Hermann was reasonably sure that Newt had no right to shake his head disapprovingly like that, because childish and immature bastards had no rights at all to speak of.
“And besides, it doesn’t matter,” continued Newt, “because when you join the agency, everyone back here is going to think you died.”
Hermann spluttered, “You’re faking my death?”
“Look at that, you’re talking like you’ve already decided you’re taking the position!”
“So you are faking my death?”
“We don’t have to do anything – people always tend to assume the worst. Glass half-empty and all that shit. You probably see a half-empty glass as completely empty, which just goes to show.”
“Geiszler…”
“You can call me Newt.”
“I’d rather not, honestly. But…”
“Yes, Hermann, I was at your funeral. Went right before I came here, actually. It’ll be in…two weeks, I think.” Newt fiddled with the clunky-looking device on his wrist, presumably to verify that. “There was no body, obviously, and Vanessa wasn’t there, and your sister…um…Karla, right? She made a very nice speech full of platitudes…and crap, basically. And your dad had a chair in the front and he didn’t cry at all.” Newt glanced quickly at the blood draining from Hermann’s face. “I told you, we’re all running from something, and you’re not good at it yet, but you’ll learn. We cut and run – the cutting’s a science, but the running’s an art, dude. And the art is what you need to practice.

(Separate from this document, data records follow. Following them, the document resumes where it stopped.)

**src/rtl/mer_meas_ctrl.sv**
```systemverilog
// Purpose: MER measurement sequencer. It arms on a host start, then accumulates
//          NUM_CYCLES LFSR periods and captures the accumulator results.
// Latency: all status and control outputs are registered. They change one clk
//          edge after the clk_en-qualified cycle that causes the change.
// Backpressure: none. The block advances only on clk_en, and every output holds
//               while clk_en=0.
//
// Optional feature: define MER_MEAS_TIMEOUT_EN to build the ARM/ACCUM watchdog.
// When it is undefined, timeout is tied low and ARM/ACCUM wait indefinitely.
//
// Ports:
//   clk, reset (async, active-high), clk_en (symbol-rate enable)
//   start, abort          host request and abort, both level-sensitive
//   cycle_in              LFSR period-boundary strobe
//   *_in  (18b signed)    accumulator and reference values, sampled in CAPTURE
//   acc_hold, acc_clear   accumulator control
//   busy, done            status
//   *_out (18b signed)    captured results, held until the next CAPTURE
//   meas_count (16b)      number of completed measurements, wraps
//   timeout               sticky watchdog flag
module mer_meas_ctrl #(
  parameter int NUM_CYCLES  = 4,
  parameter int TIMEOUT_LEN = 1048576
) (
  input  logic               clk,
  input  logic               reset,
  input  logic               clk_en,
  input  logic               start,
  input  logic               abort,
  input  logic               cycle_in,
  input  logic signed [17:0] dc_err_in,
  input  logic signed [17:0] sq_err_in,
  input  logic signed [17:0] ref_level_in,
  input  logic signed [17:0] avg_power_in,
  output logic               acc_hold,
  output logic               acc_clear,
  output logic               busy,
  output logic               done,
  output logic signed [17:0] dc_err_out,
  output logic signed [17:0] sq_err_out,
  output logic signed [17:0] ref_level_out,
  output logic signed [17:0] avg_power_out,
  output logic [15:0]        meas_count,
  output logic               timeout
);

  // Elaboration-time parameter range checks
  if (NUM_CYCLES < 1 || NUM_CYCLES > 255) begin : g_bad_num_cycles
    $error("mer_meas_ctrl: NUM_CYCLES must be in 1..255");
  end
  if (TIMEOUT_LEN < 1) begin : g_bad_timeout_len
    $error("mer_meas_ctrl: TIMEOUT_LEN must be at least 1");
  end

  localparam logic [7:0] NUM_CYCLES_L = NUM_CYCLES[7:0];

  typedef enum logic [2:0] {
    IDLE    = 3'd0,
    ARM     = 3'd1,
    ACCUM   = 3'd2,
    CAPTURE = 3'd3,
    DONE    = 3'd4
  } state_t;

  state_t     state, state_nxt;
  logic [7:0] pcnt, pcnt_nxt;
  logic [7:0] pcnt_inc;
  logic       hold_nxt, clr_nxt, busy_nxt, done_nxt;
  logic       cap;

`ifdef MER_MEAS_TIMEOUT_EN
  localparam int TW = $clog2(TIMEOUT_LEN + 1);
  localparam logic [TW-1:0] T_LAST = TW'(TIMEOUT_LEN - 1);
  logic [TW-1:0] tcnt, tcnt_nxt;
  logic          tmo_nxt;
`endif

  assign pcnt_inc = pcnt + 8'd1;

  always_comb begin
    state_nxt = state;
    pcnt_nxt  = pcnt;
    hold_nxt  = acc_hold;
    clr_nxt   = 1'b0;           // acc_clear lasts only for the first ACCUM cycle
    busy_nxt  = busy;
    done_nxt  = done;
    cap       = 1'b0;
`ifdef MER_MEAS_TIMEOUT_EN
    tcnt_nxt  = tcnt;
    tmo_nxt   = timeout;
`endif

    case (state)
      IDLE: begin
        // cycle_in is not examined here. A strobe that coincides with start
        // therefore cannot also trigger the ARM exit.
        if (start) begin
          state_nxt = ARM;
          busy_nxt  = 1'b1;
          hold_nxt  = 1'b1;
`ifdef MER_MEAS_TIMEOUT_EN
          tcnt_nxt  = '0;
          tmo_nxt   = 1'b0;
`endif
        end
      end
      ARM: begin
        if (cycle_in) begin
          state_nxt = ACCUM;
          clr_nxt   = 1'b1;
          hold_nxt  = 1'b0;
          pcnt_nxt  = 8'd0;
        end
      end
      ACCUM: begin
        if (cycle_in) begin
          pcnt_nxt = pcnt_inc;
          if (pcnt_inc == NUM_CYCLES_L) begin
            state_nxt = CAPTURE;
            hold_nxt  = 1'b1;
          end
        end
      end
      CAPTURE: begin
        cap       = 1'b1;
        state_nxt = DONE;
        done_nxt  = 1'b1;
        busy_nxt  = 1'b0;
      end
      DONE: begin
        if (!start) begin
          state_nxt = IDLE;
          done_nxt  = 1'b0;
        end
      end
      default: begin
        state_nxt = IDLE;
        busy_nxt  = 1'b0;
        done_nxt  = 1'b0;
        hold_nxt  = 1'b1;
      end
    endcase

`ifdef MER_MEAS_TIMEOUT_EN
    // The watchdog spans both ARM and ACCUM. It is cleared only when a start
    // is accepted.
    if (state == ARM || state == ACCUM) begin
      if (tcnt == T_LAST) begin
        state_nxt = IDLE;
        tmo_nxt   = 1'b1;
        busy_nxt  = 1'b0;
        hold_nxt  = 1'b1;
        clr_nxt   = 1'b0;
      end else begin
        tcnt_nxt = tcnt + 1'b1;
      end
    end
`endif

    // Abort overrides everything, including a pending capture
    if (abort) begin
      state_nxt = IDLE;
      busy_nxt  = 1'b0;
      done_nxt  = 1'b0;
      hold_nxt  = 1'b1;
      clr_nxt   = 1'b0;
      cap       = 1'b0;
    end
  end

  always_ff @(posedge clk or posedge reset) begin
    if (reset) begin
      state         <= IDLE;
      pcnt          <= 8'd0;
      acc_hold      <= 1'b1;
      acc_clear     <= 1'b0;
      busy          <= 1'b0;
      done          <= 1'b0;
      dc_err_out    <= '0;
      sq_err_out    <= '0;
      ref_level_out <= '0;
      avg_power_out <= '0;
      meas_count    <= 16'd0;
    end else if (clk_en) begin
      state     <= state_nxt;
      pcnt      <= pcnt_nxt;
      acc_hold  <= hold_nxt;
      acc_clear <= clr_nxt;
      busy      <= busy_nxt;
      done      <= done_nxt;
      if (cap) begin
        dc_err_out    <= dc_err_in;
        sq_err_out    <= sq_err_in;
        ref_level_out <= ref_level_in;
        avg_power_out <= avg_power_in;
        meas_count    <= meas_count + 16'd1;
      end
    end
  end

`ifdef MER_MEAS_TIMEOUT_EN
  always_ff @(posedge clk or posedge reset) begin
    if (reset) begin
      tcnt    <= '0;
      timeout <= 1'b0;
    end else if (clk_en) begin
      tcnt    <= tcnt_nxt;
      timeout <= tmo_nxt;
    end
  end
`else
  assign timeout = 1'b0;
`endif

endmodule

```
**config.mk**
```make
export PLATFORM = sky130hd
export DESIGN_NAME = mer_meas_ctrl
export DESIGN_NICKNAME = d
export VERILOG_FILES = /design/src/rtl/mer_meas_ctrl.sv
export SDC_FILE = /design/constraint.sdc
export NUM_CORES = 1
export LEC_CHECK = 0
export ABC_AREA = 1
export CORE_MARGIN = 10
export CORE_UTILIZATION = 44
export DETAILED_ROUTE_END_ITERATION = 6
export HOLD_SLACK_MARGIN = 0.08
export PLACE_DENSITY = 0.85
export SLEW_MARGIN = 20
export SYNTH_ARGS = -nofsm -noshare
export SYNTH_HDL_FRONTEND = slang
export SYNTH_SLANG_ARGS = --single-unit
```
**constraint.sdc**
```tcl
create_clock -name clk -period 4.1 [get_ports clk]
set_input_delay 0.82 -clock clk [delete_from_list [all_inputs] [get_ports clk]]
set_output_delay 0.82 -clock clk [all_outputs]
set_load 0.005 [all_outputs]
```
==> metrics, run 1 <==
commonest non-fill, non-tap cell in the layout nand2_1; cells after synthesis 526; Core Region 0.00977 mm2; deepest clock path buffer count 2; Worst Hold Launch acc_hold$_DFFE_PP1P_; Final period util 68.3%; largest stage delay on the critical path 0.64 ns; Place WS 0.923 ns; P_leak 3.24 nW; largest net degree at the start of global routing 94; Final Max Slew Viols 0; ant diodes 0; Area growth syn-to-layout 45.9%; Peak VDD IR 276 uV; status finished, final reports clean; ANT nets after route 0; Die Width 120 um; Via Count 3946; RSZ-0062 raised after global routing no; critical path required time 4.39 ns; r2r worst-path depth 6; port bufs 169; Crit. End Element flop; Worst Path Buf+Inv 3; Synth area leaders dfrtp_1 58%, nand2_1 23%, inv_1 2.9%; via density per instance 4.75; drt drc 0; Mapped Avg Cell Area 8.40 um2; syn_nets 607; commonest non-fill, non-tap cells in the layout 275 x nand2_1, 169 x clkdlybuf4s50_1, 102 x dfrtp_1, 32 x inv_1, 21 x nand3_1; pwr dens 507 mW/mm2; CTS Hold Buffers Added 0; Yosys reg bits 103; worst path cell trace clkdlybuf4s50_1 -> nor2_2 -> nand3_4 -> inv_2 -> buf_12 -> nand2_1 -> nand2_1; Crit Reg-Reg Endpoint avg_power_out[12]$_DFFE_PP0P_; die area 0.0144 mm2; total power 3.27 mW; worst hold path cell count 2; GP Congestion 0.921; total of max-cap violations 0; Rel. slew slack 46.0%; PnR worst setup slack 1.30 ns; leading area contributor after synthesis dfrtp_1; Worst path top cell family by delay buffers and inverters; worst endpoint data arrival time 3.09 ns; first-pass GRT wire length 20.7 mm; Setup Skew 0.0110 ns; die height 120 um; clock root buffer clkbuf_8; Post-Route WL 12.6 mm; CP Class in -> reg; Netlist cell types 27; IO Count 171; clock sinks 103; initial DRC count 276; post-CTS setup buffers 0; Synth warnings 0; GRT overflow 0; row cnt 36; slowest CP cell inv_2; Fmax 0.357 GHz; Nets 773; worst-margin pin slew 0.810 ns; Final Hold Fails 0; layout cells sized above 1 4.73%; H-tree Lvls 3; CP max FO 44; worst hold-check path type reg -> reg; Avg WL per Cell 15.2 um; Worst-path clk slew 0.10 ns; TritonCTS clock tree done; vias in the first global route 4105; synthesized area 0.00442 mm2; Starting Density 45.2%; reg2reg start state[2]$_DFFE_PP0P_; Yosys top cell area share 57.8%; initial antenna violation count 0; DRT Pass-1 Iters 4; Num CTS Buffers 9; most frequent cell on the critical path nand2_1; min cycle time layout 2.80 ns; worst reg-to-reg setup slack 1.78 ns; hpwl dp 9.45 mm; hold path endpoint acc_hold$_DFFE_PP1P_; Resized cells post-CTS 0; Total Negative Setup Slacks 0 ns; post-synthesis sequential area ratio 58.4%; crit start category input port; hold slack 0.467 ns; global-route usage over all layers 17.5%; Finish-stage setup viols 0; clk_lat worst skew 0.36 ns
## power breakdown
| part | switching [mW] | leakage (nW) | total [mW] | internal (mW) |
|---|---|---|---|---|
| Clock | 0.350 | 0.103 | 0.652 | 0.302 |
| Sequential | 0.190 | 1.37 | 1.50 | 1.31 |
| Combinational | 0.472 | 1.76 | 1.12 | 0.649 |
## worst register-to-register path, stage by stage, from the launching register on
cell and delay, ns:
dfrtp_1 0.46, nor2_2 0.24, nand3_4 0.47, inv_2 0.65, buf_12 0.28, nand2_1 0.10
nand2_1 0.06
## per-stage QoR
step | cells | instance area (um2) | utilization (%)
floorplan | 526 | 4420 | -
global placement | 814 | 6240 | 63.8
detailed placement | 814 | 6240 | 63.8
CTS | 830 | 6450 | 65.9
global route | 830 | 6450 | 65.9
finish | 830 | 6450 | 65.9
## worst max path at each step
stage / cells past startpoint / end / slack, ns / start
6_report: 7 / avg_power_out[12]$_DFFE_PP0P_ / 1.30 / abort
5_1_grt: 7 / avg_power_out[4]$_DFFE_PP0P_ / 1.07 / abort
4_1_cts: 7 / avg_power_out[12]$_DFFE_PP0P_ / 1.29 / abort
3_5_place_dp: 7 / avg_power_out[12]$_DFFE_PP0P_ / 0.92 / abort
3_3_place_gp: 7 / avg_power_out[11]$_DFFE_PP0P_ / 1.01 / abort
2_1_floorplan: 1 / acc_clear$_DFFE_PP0P_ / 0.58 / reset
## cell families (layout without fill, tap and decap cells)
| family | count (synthesis) | count (layout) | synth area share [%] |
|---|---|---|---|
| simple gates | 338 | 338 | 31.3 |
| flops | 103 | 103 | 58.4 |
| buf+inv | 52 | 223 | 4.76 |
| compound gates | 15 | 15 | 1.87 |
| xor+xnor | 14 | 14 | 2.78 |
| fa+ha+maj | 3 | 3 | 0.850 |
| other cells | 1 | 1 | 0.0849 |
## cells in the mapped netlist (all sizes together)
cell / instances
buf: 12
clkbuf: 6
conb: 1
dfrtp: 102
dfstp: 1
ha: 3
inv: 34
nand2: 278
nand3: 23
nand3b: 1
nand4: 9
nor2: 24
nor3: 2
nor3b: 1
o21ai: 12
o21bai: 1
o31ai: 2
xnor2: 3
xor2: 11
## registers in the layout (all words and copies together) (netlist names)
register / flops
acc_clear: 1
acc_hold: 1
avg_power_out: 18
busy: 1
dc_err_out: 18
done: 1
meas_count: 16
pcnt: 8
ref_level_out: 18
sq_err_out: 18
state: 3
## area by class of cell
type	count	area, um2
fillers	802	3330
flip-flops and latches	103	2580
repair buffers	173	1730
multi-input cells	371	1630
well taps	133	166
clock buffers	10	138
inverters	34	133
clock inverters	6	68.8
## metal layers
metal	routed length [um]	up-vias	GRT usage (%)
li1	-	1938	-
met1	5000	1881	19.9
met2	6620	110	31.1
met3	830	17	5.21
met4	182	0	5.05
met5	0	-	0
Power figures use the tool's default switching activity.
==> run 2, diff against run 1 <==
--- a/config.mk
+++ b/config.mk
@@ -7,10 +7,10 @@
 export LEC_CHECK = 0
 export ABC_AREA = 1
 export CORE_MARGIN = 10
-export CORE_UTILIZATION = 44
+export CORE_UTILIZATION = 40
 export DETAILED_ROUTE_END_ITERATION = 6
 export HOLD_SLACK_MARGIN = 0.08
-export PLACE_DENSITY = 0.85
+export PLACE_DENSITY = 0.82
 export SLEW_MARGIN = 20
 export SYNTH_ARGS = -nofsm -noshare
 export SYNTH_HDL_FRONTEND = slang
==> constraint.sdc (replaced) <==
create_clock -name clk -period 2.36 [get_ports clk]
set_input_delay 0.472 -clock clk [delete_from_list [all_inputs] [get_ports clk]]
set_output_delay 0.472 -clock clk [all_outputs]
set_load 0.005 [all_outputs]
==> metrics, run 2 (same netlist as run 1, synthesis figures left out) <==
Core Region 0.0108 mm2 (was 0.00977 mm2); Fmax 0.530 GHz; Die Width 125 um (was 120 um); total of max-cap violations 0 (unchanged); Via Count 3958 (was 3946); Nets 777 (was 773); worst hold-check path type reg -> reg (unchanged); Peak VDD IR 444 uV (was 276 uV); layout cells sized above 1 4.99% (was 4.73%); Post-Route WL 12.5 mm (was 12.6 mm); Reg area 0.00258 mm2 (unchanged); clock sinks 103 (unchanged); die area 0.0156 mm2 (was 0.0144 mm2); DRT Pass-1 Iters 4 (unchanged); Finish-stage setup viols 0 (unchanged); initial antenna violation count 0 (unchanged); Final period util 79.9%; Area growth syn-to-layout 48.3% (was 45.9%); Avg WL per Cell 14.9 um (was 15.2 um); GP Congestion 0.896 (was 0.921); vias in the first global route 3939 (was 4105); RSZ-0062 raised after global routing no (unchanged); via density per instance 4.71 (was 4.75); fin util 60.4% (was 65.9%); commonest non-fill, non-tap cell in the layout nand2_1 (unchanged); min cycle time layout 1.89 ns; CTS Hold Buffers Added 0 (unchanged); Final Hold Fails 0 (unchanged); worst-margin pin slew 0.682 ns (was 0.810 ns); GRT overflow 0 (unchanged); drt drc 0 (unchanged); multi-input logic area 0.00163 mm2 (unchanged); worst path cell trace clkdlybuf4s50_1 (was clkdlybuf4s50_1 -> nor2_2 -> nand3_4 -> inv_2 -> buf_12 -> nand2_1 -> nand2_1); Worst Path Buf+Inv 1 (was 3); first-pass GRT wire length 20.3 mm (was 20.7 mm); Total Negative Setup Slacks 0 ns (unchanged); row cnt 38 (was 36); Setup Skew 0.00750 ns (was 0.0110 ns); Worst path top cell family by delay buffers and inverters (unchanged); Crit. End Element output pin (was flop); clk_lat worst skew 0.36 ns (about the same); hpwl dp 9.67 mm (was 9.45 mm); worst endpoint data arrival time 1.41 ns (was 3.09 ns); worst reg-to-reg setup slack 0.58 ns (was 1.78 ns); slowest CP cell clkdlybuf4s50_1 (was inv_2); commonest non-fill, non-tap cells in the layout 275 x nand2_1, 169 x clkdlybuf4s50_1, 102 x dfrtp_1, 32 x inv_1, 21 x nand3_1 (unchanged); critical path required time 1.89 ns (was 4.39 ns); ANT nets after route 0 (unchanged); H-tree Lvls 3 (unchanged); post-CTS setup buffers 0 (unchanged); largest net degree at the start of global routing 41 (was 94); die height 125 um (was 120 um); Final Max Slew Viols 0 (unchanged); TritonCTS clock tree done (unchanged); Worst-path clk slew 0.09 ns (was 0.10 ns); CP max FO 7 (was 44); initial DRC count 248 (was 276); port bufs 169 (unchanged); Starting Density 40.7% (was 45.2%); Num CTS Buffers 9 (unchanged); Rel. slew slack 54.5% (was 46.0%); status finished, final reports clean (unchanged); global-route usage over all layers 15.5% (was 17.5%); largest stage delay on the critical path 0.56 ns (was 0.64 ns); IO Count 171 (unchanged); pwr dens 885 mW/mm2 (was 507 mW/mm2); deepest clock path buffer count 2 (unchanged); ant diodes 0 (unchanged); Resized cells post-CTS 0 (unchanged); CP Class reg -> out (was in -> reg); clock root buffer clkbuf_8 (unchanged); P_leak 3.28 nW (was 3.24 nW); crit start category flop (was input port); # fillers 908 (was 802)
run 2: cell count changes in the layout (fill, tap and decap cells not counted):
cell,previous run,this run
buf_12,1,5
clkbuf_1,0,2
clkinv_4,2,0
inv_6,2,0
bufinv_16,1,2
clkbuf_8,10,11
run 2: per-stage QoR:
stage                     power, mW  setup WS [ns]  hold WS, ns  cells  instance area [um2]
after floorplan                3.31          0.657        0.451    526                 4420
after global placement         4.53          0.286        0.449    825                 6330
after detailed placement       4.62          0.220        0.453    825                 6330
after CTS                      5.87          0.458        0.467    841                 6550
after global routing           6.18          0.395        0.475    841                 6550
final                          5.80          0.474        0.465    841                 6550
run 2: layout make-up:
cell class | count | area share (%)
Clock buffer | 13 | 2.43
Clock inverter | 3 | 0.993
Inverter | 34 | 2.01
Multi-Input combinational cell | 371 | 24.8
Sequential cell | 103 | 39.4
Tap cell | 140 | 2.67
Timing Repair Buffer | 177 | 27.7
run 2: report_power, final:
| group | internal [mW] | switching [mW] |
|---|---|---|
| combinational | 1.14 | 0.820 |
| sequential | 2.27 | 0.333 |
| clock | 0.656 | 0.574 |
run 2: routing by layer:
metal	share of wire, %	routed length, um	GRT usage (%)
met3	7.5	937	6.00
met1	41	5090	17.7
met4	1.4	170	4.07
met2	50	6300	26.6
met5	0	0	0
run 2: final timing paths:
check                                      startpoint                            to  cells past startpoint
max                        meas_count[10]$_DFFE_PP0P_                meas_count[10]                      1
min                              acc_hold$_DFFE_PP1P_          acc_hold$_DFFE_PP1P_                      2
max reg2reg                       pcnt[0]$_DFFE_PP0P_          state[2]$_DFFE_PP0P_                     11
min reg2reg                      acc_hold$_DFFE_PP1P_          acc_hold$_DFFE_PP1P_                      2
max in group asynchronous                       reset          acc_hold$_DFFE_PP1P_                      3
min in group asynchronous                       reset  ref_level_out[1]$_DFFE_PP0P_                      2
run 2: worst reg2reg max path: stages, from the launching register on:
cell	delay, ns
dfrtp_1	0.44
ha_1	0.26
nand2_1	0.10
inv_1	0.07
nor2_1	0.13
nand3_1	0.09
nor2_1	0.10
nand3_1	0.12
nand2_2	0.12
nand3_1	0.12
nand2_1	0.09
nand2_1	0.05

You’re going to come with me and cut all ties to here, common knowledge, but I don’t think you can properly leave this all behind just yet and that’s totally okay.”
“This speech sounds rehearsed,” Hermann spat out after a few minutes.
“It was.” Newt gave a wan excuse for a grin.
Hermann hesitantly opened his mouth to say something, and Newt placed a finger over his lips; it was a reasonably average finger, but it was warm and cold and inkstained and perfect and horrible all at the same time. “Yeah, duh Hermann, it’s against protocol for you to leave Ness a note to ‘explain’ things, and yeah, of course I’m going to let you break protocol. I don’t believe in protocol. She wasn’t at your funeral; she probably knows you’re not…dead dead. And I’ve got one pen with a few drops of ink left in it, and I might as well kill the pen for you, man. Okay?”
“Thank you, Geiszler,” he said softly.
“Don’t mention it. Like, don’t. I could totally get fired for this.”
“Good.” Hermann smiled for the first time since his door got kicked in, a small smile that still managed to light up his face and spread to his eyes, and vindictively plucked the pen from Newt’s shirt pocket. “That’s the best news I’ve heard all day.”